In Perry Marshall’s words, “Selling to the right person is more important than all the sales methods, copywriting techniques, and negotiation tactics in the world. Because the wrong person doesn’t have the money. Or the wrong person doesn’t care. The wrong person won’t be persuaded by anything.”
“No cold calling. Ever. You should attempt to sell only to warm leads.”
2. Give the customer insight before you try to sell to them. “You will dramatically enhance your credibility,” according to Perry, “by authoring, speaking, and publishing quality information. Generate leads with information about solving problems, not information about the product itself.”
3. Your best customer is your existing customer. “The most valuable asset you can own is a well-maintained customer database, because people who’ve already bought from you are way easier to sell to than strangers.”
4. Customers are not equal. A few are hugely more important than the rest. Sure, everyone recognizes this intuitively, yet almost nobody realizes how true and important customer inequality is, or the extent of imbalance in the value of different customers. According to Perry, “If you have 30 customers, their capacity to spend money with you looks like this. The top customer generates 20 percent of your business, the next two largest give you the next 20 percent, the next 4 gives you another 20 percent, and so on. The same principle of inequality applies to almost everything in your business.”

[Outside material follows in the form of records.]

$ cat src/common/supervisor_pkg.sv
// constants for the watchdog and power button supervisor
package supervisor_pkg;

  // clock and time bases
  localparam longint CLK_PERIOD_NS    = 20;
  localparam longint WD_BASE_NS       = 256_000_000;
  localparam longint BTN_BASE_NS      = 1_000_000_000;
  localparam longint WD_BASE_CYCLES   = (WD_BASE_NS + CLK_PERIOD_NS - 1) / CLK_PERIOD_NS;
  localparam longint BTN_BASE_CYCLES  = (BTN_BASE_NS + CLK_PERIOD_NS - 1) / CLK_PERIOD_NS;
  localparam int     CNT_W            = 33;

  // register indices; byte address is four times the index
  localparam logic [15:0] REG_WD_IDX    = 16'h4004;
  localparam logic [15:0] REG_BTN_IDX   = 16'h4005;
  localparam logic [15:0] REG_KEY_IDX   = 16'h4008;
  localparam logic [15:0] REG_IRQ_IDX   = 16'h4010;
  localparam logic [15:0] REG_MASK_IDX  = 16'h4011;
  localparam logic [31:0] ADDR_WD       = {14'h0000, REG_WD_IDX, 2'b00};
  localparam logic [31:0] ADDR_BTN      = {14'h0000, REG_BTN_IDX, 2'b00};
  localparam logic [31:0] ADDR_KEY      = {14'h0000, REG_KEY_IDX, 2'b00};
  localparam logic [31:0] ADDR_IRQ      = {14'h0000, REG_IRQ_IDX, 2'b00};
  localparam logic [31:0] ADDR_MASK     = {14'h0000, REG_MASK_IDX, 2'b00};
  localparam logic [15:0] KEY_VALUE     = 16'h9716;

  // watchdog field positions
  localparam int WD_ENA_BIT     = 15;
  localparam int WD_PAUSE_BIT   = 14;
  localparam int WD_SRC_BIT     = 13;
  localparam int WD_SLP_BIT     = 12;
  localparam int WD_REFRESH_BIT = 11;
  localparam int WD_SEC_LSB     = 8;
  localparam int WD_PRI_LSB     = 4;
  localparam int WD_TO_LSB      = 0;

  // button field positions
  localparam int BTN_HOLD_LSB   = 8;
  localparam int BTN_PRESS_LSB  = 4;
  localparam int BTN_LEVEL_BIT  = 3;
  localparam int BTN_TO_LSB     = 0;

  // values after reset
  localparam logic       WD_ENA_RST     = 1'b1;
  localparam logic       WD_PAUSE_RST   = 1'b0;
  localparam logic       WD_SRC_RST     = 1'b1;
  localparam logic       WD_SLP_RST     = 1'b0;
  localparam logic [1:0] WD_SEC_RST     = 2'h2;
  localparam logic [1:0] WD_PRI_RST     = 2'h1;
  localparam logic [2:0] WD_TO_RST      = 3'h7;
  localparam logic [1:0] BTN_HOLD_RST   = 2'h1;
  localparam logic [1:0] BTN_PRESS_RST  = 2'h0;
  localparam logic [1:0] BTN_TO_RST     = 2'h0;

  // action encodings
  localparam logic [1:0] WD_ACT_NONE    = 2'h0;
  localparam logic [1:0] WD_ACT_IRQ     = 2'h1;
  localparam logic [1:0] WD_ACT_RESET   = 2'h2;
  localparam logic [1:0] WD_ACT_WAKE    = 2'h3;
  localparam logic [1:0] BTN_ACT_IRQ    = 2'h0;
  localparam logic [1:0] BTN_ACT_ON     = 2'h1;
  localparam logic [1:0] BTN_ACT_OFF    = 2'h2;

  // interrupt status bits
  localparam int IRQ_WD_FIRST   = 0;
  localparam int IRQ_WD_SECOND  = 1;
  localparam int IRQ_BTN_PRESS  = 2;
  localparam int IRQ_BTN_HOLD   = 3;

  typedef enum logic [1:0] {BTN_UP, BTN_HOLDING, BTN_HELD} btn_state_t;

endpackage : supervisor_pkg

$ cat src/rtl/watchdog_supervisor.sv
// watchdog timer and power button supervisor with apb registers
//
// What this block does
// - Watchdog enable bit 15 resets to 1 and only gates counting, never clearing the count.
// - Pause bit 14 (reset 0) freezes the watchdog count while set.
// - In sleep the watchdog stops unless sleep enable bit 12 (reset 0) is set, then enable and pause decide.
// - Writing 1 to refresh bit 11 restarts the watchdog only when source bit 13 selects software.
// - After one period without refresh the primary action in bits 5:4 fires; period 0.256s doubling per step.
// - After two periods without refresh the secondary action in bits 9:8 fires.
// - Watchdog and button configuration fields take writes only while the key is unlocked.
// - A button press performs the press action in bits 5:4: ignore, on request or off request.
// - Every button press raises an interrupt whatever the press action.
// - Holding the button for one hold period performs the hold action in bits 9:8.
// - Hold period bits 1:0 select one, two, four or eight seconds.
// - Read-only bit 3 shows the live button level, 0 while pressed.
//
// Our own choice: the APB slave port.
`timescale 1ns/1ps
`default_nettype none

module watchdog_supervisor
  import supervisor_pkg::*;
#(
  parameter logic [CNT_W-1:0] WD_BASE_CYC  = CNT_W'(WD_BASE_CYCLES),
  parameter logic [CNT_W-1:0] BTN_BASE_CYC = CNT_W'(BTN_BASE_CYCLES)
) (
  // clock and reset
  input  wire logic        mclk_i,
  input  wire logic        rstn_i,
  // apb slave
  input  wire logic        psel_i,
  input  wire logic        penable_i,
  input  wire logic        pwrite_i,
  input  wire logic [31:0] paddr_i,
  input  wire logic [31:0] pwdata_i,
  output var  logic [31:0] prdata_o,
  output var  logic        pready_o,
  output var  logic        pslverr_o,
  // system inputs
  input  wire logic        button_n_i,
  input  wire logic        sleep_state_i,
  input  wire logic        hw_refresh_i,
  // requests and interrupt
  output var  logic        irq_o,
  output var  logic        dev_reset_o,
  output var  logic        wake_o,
  output var  logic        on_req_o,
  output var  logic        off_req_o
);

  // shifted period, shared by both timers
  function automatic logic [CNT_W-1:0] scaled(input logic [CNT_W-1:0] base, input logic [2:0] sel);
    return base << sel;
  endfunction : scaled

  // watchdog action code to {wake, reset, irq}
  function automatic logic [2:0] wd_act(input logic [1:0] code);
    logic [2:0] r;
    r = 3'h0;
    unique case (code)
      WD_ACT_NONE:  r = 3'h0;
      WD_ACT_IRQ:   r = 3'h1;
      WD_ACT_RESET: r = 3'h2;
      WD_ACT_WAKE:  r = 3'h4;
    endcase
    return r;
  endfunction : wd_act

  logic             wd_enable_bit, next_wd_enable_bit;
  logic             wd_pause_bit, next_wd_pause_bit;
  logic             wd_refresh_source, next_wd_refresh_source;
  logic             wd_sleep_enable, next_wd_sleep_enable;
  logic [1:0]       wd_second_action, next_wd_second_action;
  logic [1:0]       wd_first_action, next_wd_first_action;
  logic [2:0]       wd_period_select, next_wd_period_select;
  logic [1:0]       button_hold_action, next_button_hold_action;
  logic [1:0]       button_press_action, next_button_press_action;
  logic [1:0]       button_hold_period, next_button_hold_period;
  logic             unlocked, next_unlocked;
  logic [3:0]       irq_status, next_irq_status;
  logic [3:0]       irq_mask, next_irq_mask;
  logic [CNT_W-1:0] wd_count, next_wd_count;
  logic [CNT_W-1:0] btn_count, next_btn_count;
  btn_state_t       btn_state, next_btn_state;
  logic [31:0]      next_prdata;
  logic             next_pready, next_pslverr, next_irq;
  logic             next_dev_reset, next_wake, next_on_req, next_off_req;

  // decoded terms, also watched by the checks
  logic             access, wr_wd, wr_btn;
  logic             refresh_any, wd_run;
  logic             wd_first_hit, wd_second_hit, btn_hold_hit;
  logic [CNT_W-1:0] wd_period, btn_period;
  logic [3:0]       irq_set, irq_clr;
  logic [2:0]       act;

  always_comb begin
    next_wd_enable_bit       = wd_enable_bit;
    next_wd_pause_bit        = wd_pause_bit;
    next_wd_refresh_source   = wd_refresh_source;
    next_wd_sleep_enable     = wd_sleep_enable;
    next_wd_second_action    = wd_second_action;
    next_wd_first_action     = wd_first_action;
    next_wd_period_select    = wd_period_select;
    next_button_hold_action  = button_hold_action;
    next_button_press_action = button_press_action;
    next_button_hold_period  = button_hold_period;
    next_unlocked            = unlocked;
    next_irq_mask            = irq_mask;
    next_btn_state           = btn_state;
    next_btn_count           = btn_count;
    next_dev_reset           = 1'b0;
    next_wake                = 1'b0;
    next_on_req              = 1'b0;
    next_off_req             = 1'b0;
    irq_set                  = 4'h0;
    irq_clr                  = 4'h0;
    act                      = 3'h0;

    // one wait state so read data comes from a flop
    access       = psel_i & penable_i;
    next_pready  = access & ~pready_o;
    next_prdata  = 32'h0000_0000;
    next_pslverr = 1'b0;
    if (access && !pready_o) begin
      if (paddr_i == ADDR_WD) begin
        next_prdata = {16'h0000, wd_enable_bit, wd_pause_bit, wd_refresh_source, wd_sleep_enable,
                       2'b00, wd_second_action, 2'b00, wd_first_action, 1'b0, wd_period_select};
      end else if (paddr_i == ADDR_BTN) begin
        next_prdata = {22'h000000, button_hold_action, 2'b00, button_press_action,
                       button_n_i, 1'b0, button_hold_period};
      end else if (paddr_i == ADDR_KEY) begin
        next_prdata = {31'h0000_0000, unlocked};
      end else if (paddr_i == ADDR_IRQ) begin
        next_prdata = {28'h000_0000, irq_status};
      end else if (paddr_i == ADDR_MASK) begin
        next_prdata = {28'h000_0000, irq_mask};
      end else begin
        next_pslverr = 1'b1;
      end
    end

    // writes land at the edge where pready is seen high
    wr_wd  = access & pready_o & pwrite_i & (paddr_i == ADDR_WD);
    wr_btn = access & pready_o & pwrite_i & (paddr_i == ADDR_BTN);
    if (access && pready_o && pwrite_i) begin
      if (paddr_i == ADDR_KEY) begin
        next_unlocked = (pwdata_i[15:0] == KEY_VALUE);
      end
      if (paddr_i == ADDR_IRQ) begin
        irq_clr = pwdata_i[3:0];
      end
      if (paddr_i == ADDR_MASK) begin
        next_irq_mask = pwdata_i[3:0];
      end
    end
    if (wr_wd && unlocked) begin
      next_wd_enable_bit     = pwdata_i[WD_ENA_BIT];
      next_wd_pause_bit      = pwdata_i[WD_PAUSE_BIT];
      next_wd_refresh_source = pwdata_i[WD_SRC_BIT];
      next_wd_sleep_enable   = pwdata_i[WD_SLP_BIT];
      next_wd_second_action  = pwdata_i[WD_SEC_LSB +: 2];
      next_wd_first_action   = pwdata_i[WD_PRI_LSB +: 2];
      next_wd_period_select  = pwdata_i[WD_TO_LSB +: 3];
    end
    if (wr_btn && unlocked) begin
      next_button_hold_action  = pwdata_i[BTN_HOLD_LSB +: 2];
      next_button_press_action = pwdata_i[BTN_PRESS_LSB +: 2];
      next_button_hold_period  = pwdata_i[BTN_TO_LSB +: 2];
    end

    // refresh bit is not key protected and always reads back 0
    refresh_any = (wr_wd & pwdata_i[WD_REFRESH_BIT] & wd_refresh_source)
                | (hw_refresh_i & ~wd_refresh_source);
    wd_run = wd_enable_bit & ~wd_pause_bit & ~(sleep_state_i & ~wd_sleep_enable);
    wd_period     = scaled(WD_BASE_CYC, wd_period_select);
    wd_first_hit  = wd_run & ~refresh_any & (wd_count == wd_period - CNT_W'(1));
    wd_second_hit = wd_run & ~refresh_any & (wd_count == (wd_period << 1) - CNT_W'(1));
    next_wd_count = wd_count;
    if (refresh_any) begin
      next_wd_count = '0;
    end else if (wd_second_hit) begin
      next_wd_count = '0;
    end else if (wd_run) begin
      next_wd_count = wd_count + CNT_W'(1);
    end
    if (wd_first_hit) begin
      act = wd_act(wd_first_action);
      irq_set[IRQ_WD_FIRST] = act[0];
    end else if (wd_second_hit) begin
      act = wd_act(wd_second_action);
      irq_set[IRQ_WD_SECOND] = act[0];
    end
    next_dev_reset = act[1];
    next_wake      = act[2];

    // button: pin is active low, taken as synchronous
    btn_period   = scaled(BTN_BASE_CYC, {1'b0, button_hold_period});
    btn_hold_hit = (btn_state == BTN_HOLDING) & ~button_n_i & (btn_count == btn_period - CNT_W'(1));
    unique case (btn_state)
      BTN_UP: begin
        if (!button_n_i) begin
          irq_set[IRQ_BTN_PRESS] = 1'b1;
          next_on_req    = (button_press_action == BTN_ACT_ON);
          next_off_req   = (button_press_action == BTN_ACT_OFF);
          next_btn_count = '0;
          next_btn_state = BTN_HOLDING;
        end
      end
      BTN_HOLDING: begin
        if (button_n_i) begin
          next_btn_state = BTN_UP;
        end else if (btn_hold_hit) begin
          irq_set[IRQ_BTN_HOLD] = (button_hold_action == BTN_ACT_IRQ);
          next_on_req    = (button_hold_action == BTN_ACT_ON);
          next_off_req   = (button_hold_action == BTN_ACT_OFF);
          next_btn_state = BTN_HELD;
        end else begin
          next_btn_count = btn_count + CNT_W'(1);
        end
      end
      BTN_HELD: begin
        // one hold action per press; wait for release
        if (button_n_i) begin
          next_btn_state = BTN_UP;
        end
      end
    endcase

    // set wins over a write-one clear in the same cycle
    next_irq_status = (irq_status & ~irq_clr) | irq_set;
    next_irq        = |(next_irq_status & next_irq_mask);
  end

  always_ff @(posedge mclk_i) begin
    if (!rstn_i) begin
      wd_enable_bit       <= WD_ENA_RST;
      wd_pause_bit        <= WD_PAUSE_RST;
      wd_refresh_source   <= WD_SRC_RST;
      wd_sleep_enable     <= WD_SLP_RST;
      wd_second_action    <= WD_SEC_RST;
      wd_first_action     <= WD_PRI_RST;
      wd_period_select    <= WD_TO_RST;
      button_hold_action  <= BTN_HOLD_RST;
      button_press_action <= BTN_PRESS_RST;
      button_hold_period  <= BTN_TO_RST;
      unlocked            <= 1'b0;
      irq_status          <= 4'h0;
      irq_mask            <= 4'h0;
      wd_count            <= '0;
      btn_count           <= '0;
      btn_state           <= BTN_UP;
      prdata_o            <= 32'h0000_0000;
      pready_o            <= 1'b0;
      pslverr_o           <= 1'b0;
      irq_o               <= 1'b0;
      dev_reset_o         <= 1'b0;
      wake_o              <= 1'b0;
      on_req_o            <= 1'b0;
      off_req_o           <= 1'b0;
    end else begin
      wd_enable_bit       <= next_wd_enable_bit;
      wd_pause_bit        <= next_wd_pause_bit;
      wd_refresh_source   <= next_wd_refresh_source;
      wd_sleep_enable     <= next_wd_sleep_enable;
      wd_second_action    <= next_wd_second_action;
      wd_first_action     <= next_wd_first_action;
      wd_period_select    <= next_wd_period_select;
      button_hold_action  <= next_button_hold_action;
      button_press_action <= next_button_press_action;
      button_hold_period  <= next_button_hold_period;
      unlocked            <= next_unlocked;
      irq_status          <= next_irq_status;
      irq_mask            <= next_irq_mask;
      wd_count            <= next_wd_count;
      btn_count           <= next_btn_count;
      btn_state           <= next_btn_state;
      prdata_o            <= next_prdata;
      pready_o            <= next_pready;
      pslverr_o           <= next_pslverr;
      irq_o               <= next_irq;
      dev_reset_o         <= next_dev_reset;
      wake_o              <= next_wake;
      on_req_o            <= next_on_req;
      off_req_o           <= next_off_req;
    end
  end
endmodule : watchdog_supervisor

`default_nettype wire

$ cat config.mk
export PLATFORM = sky130hd
export DESIGN_NAME = watchdog_supervisor
export DESIGN_NICKNAME = d
export VERILOG_FILES = /design/src/common/supervisor_pkg.sv /design/src/rtl/watchdog_supervisor.sv
export SDC_FILE = /design/constraint.sdc
export NUM_CORES = 1
export LEC_CHECK = 0
export BUFFER_PORTS_ARGS = -buffer_cell sky130_fd_sc_hd__buf_2
export CORE_UTILIZATION = 55
export CTS_BUF_LIST = sky130_fd_sc_hd__clkbuf_8
export CTS_CLUSTER_DIAMETER = 200
export DETAILED_ROUTE_END_ITERATION = 10
export PLACE_DENSITY = 0.77
export SLEW_MARGIN = 20
export SYNTH_ARGS = -nofsm -noshare
export SYNTH_HDL_FRONTEND = slang
export SYNTH_SLANG_ARGS = --single-unit
export TNS_END_PERCENT = 20
$ cat constraint.sdc
create_clock -name mclk_i -period 4.9 [get_ports mclk_i]
set_clock_uncertainty 0.15 [all_clocks]
set_input_delay 0.245 -clock mclk_i [delete_from_list [all_inputs] [get_ports mclk_i]]
set_output_delay 0.245 -clock mclk_i [all_outputs]
set_load 0.005 [all_outputs]
# Yosys cells after proc, flatten, opt, wreduce, memory -nomap -nowiden
# Cells that the tools add are included.
[classes]
addsub = 5
multipliers = 0
div = 0
order_cmp = 0
eq_ne = 26
shifts = 2
mux = 39
bitwise = 31
reduce_logical = 19
[op_table]
columns = ["op", "n"]
rows = [
  ["equality test 32 x 17 -> 1 bit, second input constant", 5],
  ["equality test 33 bit", 3],
  ["2-to-1 mux 33 bit", 3],
  ["subtractor 33 x 1 -> 33 bit, second input constant", 3],
  ["adder 33 x 1 -> 33 bit, second input constant", 2],
  ["case mux 33 bit (2 select lines)", 1],
  ["<< shifter 24 x 3 -> 33 bit, first input constant", 1],
  ["<< shifter 26 x 2 -> 33 bit, first input constant", 1],
  ["2-to-1 mux 4 bit", 7],
  ["case mux 3 bit (4 select lines)", 2],
  ["AND 1 bit", 17],
  ["equality test 16 bit, second input constant", 1],
  ["2-to-1 mux 16 bit", 1],
  ["2-to-1 mux 1 bit", 15],
  ["equality test 2 bit, second input constant", 7],
  ["equality test 2 x 1 -> 1 bit, second input constant", 5],
  ["2-to-1 mux 10 bit", 1],
  ["inverter 1 bit", 9],
  ["AND 4 bit", 2],
  ["zero test 2 bit", 4],
  ["2-to-1 mux 2 bit", 4],
  ["inequality test 2 bit, second input constant", 4],
  ["2-to-1 mux 3 bit", 2],
  ["case mux 2 bit (3 select lines)", 1],
  ["other kinds (14)", 21],
]
[totals]
register_bits = 133
latch_bits = 0
mem_bits_rw = 0
romBits = 0
in_bits = 72
out_inout_bits = 39
wordCells = 148
n_memories = 0

# Depth between registers and ports, before layout
[logic_depth]
depth_word = 15
ltp_mapped = 15
mapped_depth_nobuf = 11

# Worst setup path after synthesis
# Ideal clock, no wire load.
[synth_path]
path_type = "reg2reg"
startpoint = "register wd_period_select[1]"
endpoint = "register wd_count[10]"
t_arrival_ns = 2.930
setup_slack_ns = 1.701
path_stages_with_launch = 15
path_buffers = 4
period_less_slack_ns = 3.199
path_cell_list = "dfxtp_1 -> buf_2 -> inv_1 -> ha_1 -> clkbuf_1 -> nor2_1 -> a41oi_1 -> a22o_1 -> a211oi_1 -> nand4_1 -> nor4_2 -> or3_1 -> buf_6 -> buf_12 -> nor2_4"
[synth_between]
elab_chain_len = 5
[synth_rtl]
columns = ["item", "line", "rtl"]
rows = [
  ["from (decl)", "watchdog_supervisor.sv:75", "logic [2:0] wd_period_select, next_wd_period_select;"],
  ["from (signal assigned)", "watchdog_supervisor.sv:268", "wd_period_select <= next_wd_period_select;"],
  ["<< shifter 24 x 3 -> 33 bit", "watchdog_supervisor.sv:53", "return base << sel;"],
  ["subtractor 33 x 1 -> 33 bit", "watchdog_supervisor.sv:178", "wd_second_hit = wd_run & ~refresh_any & (wd_count == (wd_period << 1) - CNT_W'(1));"],
  ["equality test 33 bit", "watchdog_supervisor.sv:178", ""],
  ["AND 1 bit", "watchdog_supervisor.sv:178", ""],
  ["OR reduction 3 bit (no line)", "-", ""],
  ["to (signal assigned)", "watchdog_supervisor.sv:275", "wd_count <= next_wd_count;"],
  ["to (decl)", "watchdog_supervisor.sv:82", "logic [CNT_W-1:0] wd_count, next_wd_count;"],
]
# Every way passes these cells.
# A chain may end at the register's enable or synchronous reset.

# Worst setup path after layout
[layout_path]
startpoint = "register wd_period_select[2]"
endpoint = "register wd_count[2]"
# Same word-level chain as after synthesis.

5. Go for the few really big and enthusiastic customers, and make sure you have products that are expensive enough for them. Perry has generated an “Invisible Money Finder” based on the 80/20 principle which works like this. “The 80/20 Power Curve shows you if 40 people would spend $50, 72 people would spend $30. The curve also shows you that if 40 people spent $50, 8 will spend $200. Almost everybody has at least one passion, one interest, one obsession where they’ll gleefully spend irrational amounts of money. For some it’s makeup or shoes. For some it’s rock concerts. For some it’s bowling, bird watching, or skiing... If 50,000 people will spend at least $100 per ticket for a football game, 238 will spend more than $10,000.”
“Handy rule of thumb: 80/20 says that 20 percent of people will spend 4 times the money. It also says that 4 percent of people will spend 16 times the money. Memorize this – it’s one of the most powerful facts you could ever know about business.”
“If your website sells just one book or one wedding candle or one exercise bank for $29, you’re leaving buckets of money on the table. Because if you scratch one narrow itch on some super-specific topic, the intensity of that itch and the propensity to spend money is easily 100:1. Selling that one book was merely a way to attract a long-term customer. That means you can add a $290 product and a $2900 product, and you’ll probably double your sales.”
Perry’s Money Finder is explained for free at www.8020Curve.com
6. Sell results, and guarantee them. Perry says that “the essence of getting more money for what you sell is, Sell results, not procedures. If you want to command higher prices than anyone else, then guarantee better results than anyone else. If you’re selling for a company that lacks the will or ability to guarantee results, get yourself a different job.”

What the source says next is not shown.